Shiva sob o aspecto Nataraja aparece como o rei (raja) dos dançarinos (nata). Ele dança dentro de um círculo de fogo, símbolo da renovação e, através de sua dança, Nataraja cria, conserva e destrói o universo. Ela representa o eterno movimento do universo que foi impulsionado pelo ritmo do tambor e da dança. Apesar de seus movimentos serem dinâmicos, como mostram seus cabelos esvoaçantes, Shiva Nataraja permanece com seus olhos parados, olhando internamente, em atitude meditativa. Ele não se envolve com a dança do universo pois sabe que ela não é permanente. Como um yogue, ele se fixa em sua própria natureza, seu ser interior, que é perene. Em uma das mãos, ele segura o Damaru, o tambor em forma de ampulheta com o qual marca o ritmo cósmico e o fluir do tempo. Na outra, traz uma chama, símbolo da transformação e da destruição de tudo que é ilusório. As outras duas mãos, encontram-se em gestos específicos. A direita, cuja palma está a mostra, representa um gesto de proteção e bênçãos (abhaya mudrá). A esquerda representa a tromba de um elefante, aquele que destrói os obstáculos. Nataraja pisa com seu pé direito sobre as costas de um anão. Ele é o demônio da ignorância interior, a ignorância que nos impede de perceber nosso verdadeiro eu. O pedestal da estátua é uma flor de lótus, símbolo do mundo manifestado. A imagem toda nos diz: "Vá além do mundo das aparências, vença a ignorância interior e seja como o Sr Shiva, o meditador, aquele que enxerga a verdade através do olho que tudo vê (terceiro olho, Ájña Chakra). "

 


Bibliografia:


BOLSANELLO, Débora Pereira. "A Educação Somática e o contemporâneo profissional da dança." 

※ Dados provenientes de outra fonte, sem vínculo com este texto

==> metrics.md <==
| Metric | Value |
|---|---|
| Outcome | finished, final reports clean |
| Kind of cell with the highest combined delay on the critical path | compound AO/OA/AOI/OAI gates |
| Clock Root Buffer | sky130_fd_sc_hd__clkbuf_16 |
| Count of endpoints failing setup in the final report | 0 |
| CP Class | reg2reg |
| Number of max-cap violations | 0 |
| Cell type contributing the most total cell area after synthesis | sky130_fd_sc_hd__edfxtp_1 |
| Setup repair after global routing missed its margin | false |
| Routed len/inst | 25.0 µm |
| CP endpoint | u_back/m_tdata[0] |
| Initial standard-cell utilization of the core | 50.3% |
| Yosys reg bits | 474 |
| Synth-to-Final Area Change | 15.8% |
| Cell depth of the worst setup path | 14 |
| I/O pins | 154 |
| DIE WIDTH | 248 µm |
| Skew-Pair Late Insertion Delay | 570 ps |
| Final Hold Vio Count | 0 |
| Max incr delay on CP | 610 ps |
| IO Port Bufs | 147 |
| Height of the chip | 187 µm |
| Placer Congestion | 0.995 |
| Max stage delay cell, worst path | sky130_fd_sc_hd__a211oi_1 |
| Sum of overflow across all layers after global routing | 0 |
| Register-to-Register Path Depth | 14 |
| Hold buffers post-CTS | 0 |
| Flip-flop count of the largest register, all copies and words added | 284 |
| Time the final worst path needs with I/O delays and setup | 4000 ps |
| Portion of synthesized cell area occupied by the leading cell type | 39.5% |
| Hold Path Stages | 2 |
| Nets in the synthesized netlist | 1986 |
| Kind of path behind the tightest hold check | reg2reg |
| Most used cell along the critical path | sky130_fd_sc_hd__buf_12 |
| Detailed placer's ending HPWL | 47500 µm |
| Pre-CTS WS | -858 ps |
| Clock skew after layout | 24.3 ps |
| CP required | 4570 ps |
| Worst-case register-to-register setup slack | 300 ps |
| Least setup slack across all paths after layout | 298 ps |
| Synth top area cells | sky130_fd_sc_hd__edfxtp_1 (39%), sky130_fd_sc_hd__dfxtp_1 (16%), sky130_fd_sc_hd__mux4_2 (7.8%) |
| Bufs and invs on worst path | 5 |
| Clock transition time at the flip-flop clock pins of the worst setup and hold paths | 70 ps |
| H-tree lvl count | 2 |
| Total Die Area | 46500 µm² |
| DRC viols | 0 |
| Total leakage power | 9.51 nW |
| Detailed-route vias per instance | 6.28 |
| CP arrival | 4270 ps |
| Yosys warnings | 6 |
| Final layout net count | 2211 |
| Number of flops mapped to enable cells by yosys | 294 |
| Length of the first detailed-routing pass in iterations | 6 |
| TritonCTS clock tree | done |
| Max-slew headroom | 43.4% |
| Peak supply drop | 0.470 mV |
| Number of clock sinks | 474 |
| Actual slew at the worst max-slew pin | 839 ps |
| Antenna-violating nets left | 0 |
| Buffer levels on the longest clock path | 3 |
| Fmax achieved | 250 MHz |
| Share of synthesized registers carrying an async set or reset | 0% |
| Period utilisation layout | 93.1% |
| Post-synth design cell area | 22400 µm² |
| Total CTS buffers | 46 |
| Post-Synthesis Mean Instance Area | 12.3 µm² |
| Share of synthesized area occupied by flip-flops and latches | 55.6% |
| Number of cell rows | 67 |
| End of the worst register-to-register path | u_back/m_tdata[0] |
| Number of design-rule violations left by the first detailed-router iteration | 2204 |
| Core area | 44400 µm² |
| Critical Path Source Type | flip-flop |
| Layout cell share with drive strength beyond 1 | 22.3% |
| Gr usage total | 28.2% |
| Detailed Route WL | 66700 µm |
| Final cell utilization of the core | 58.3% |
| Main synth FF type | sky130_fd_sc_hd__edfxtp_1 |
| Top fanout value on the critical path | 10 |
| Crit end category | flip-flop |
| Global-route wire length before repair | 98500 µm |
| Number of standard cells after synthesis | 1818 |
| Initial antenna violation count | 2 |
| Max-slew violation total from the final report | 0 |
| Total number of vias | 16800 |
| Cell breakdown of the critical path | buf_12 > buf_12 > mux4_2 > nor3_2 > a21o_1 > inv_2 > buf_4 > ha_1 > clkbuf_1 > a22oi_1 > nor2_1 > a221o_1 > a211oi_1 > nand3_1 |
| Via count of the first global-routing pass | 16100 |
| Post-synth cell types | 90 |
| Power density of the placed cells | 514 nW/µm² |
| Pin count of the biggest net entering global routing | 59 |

Revista DAPesquisa, Florianópolis, Universidade do Estado de Santa Catarina 9 (2012): 1-17.http://www.ceart.udesc.br/dapesquisa/files/9/01CENICAS_Debora_Pereira_Bolsanello.pdf.

KUPFER, Pedro. Formação em Yoga. Curso Livre. Módulo 1. 2009.

GANDOLFO, Luciana. Eutonia: A percepção da variação do tônus através da atenção às sensações corporais. In: ENCONTRO PARANAENSE, CONGRESSO BRASILEIRO DE PSICOTERAPIAS CORPORAIS. XVIII, XIII, 2013. Anais: Curitiba: Centro Reichiano , 2013 [ISBN- 978-85-87691-23-1].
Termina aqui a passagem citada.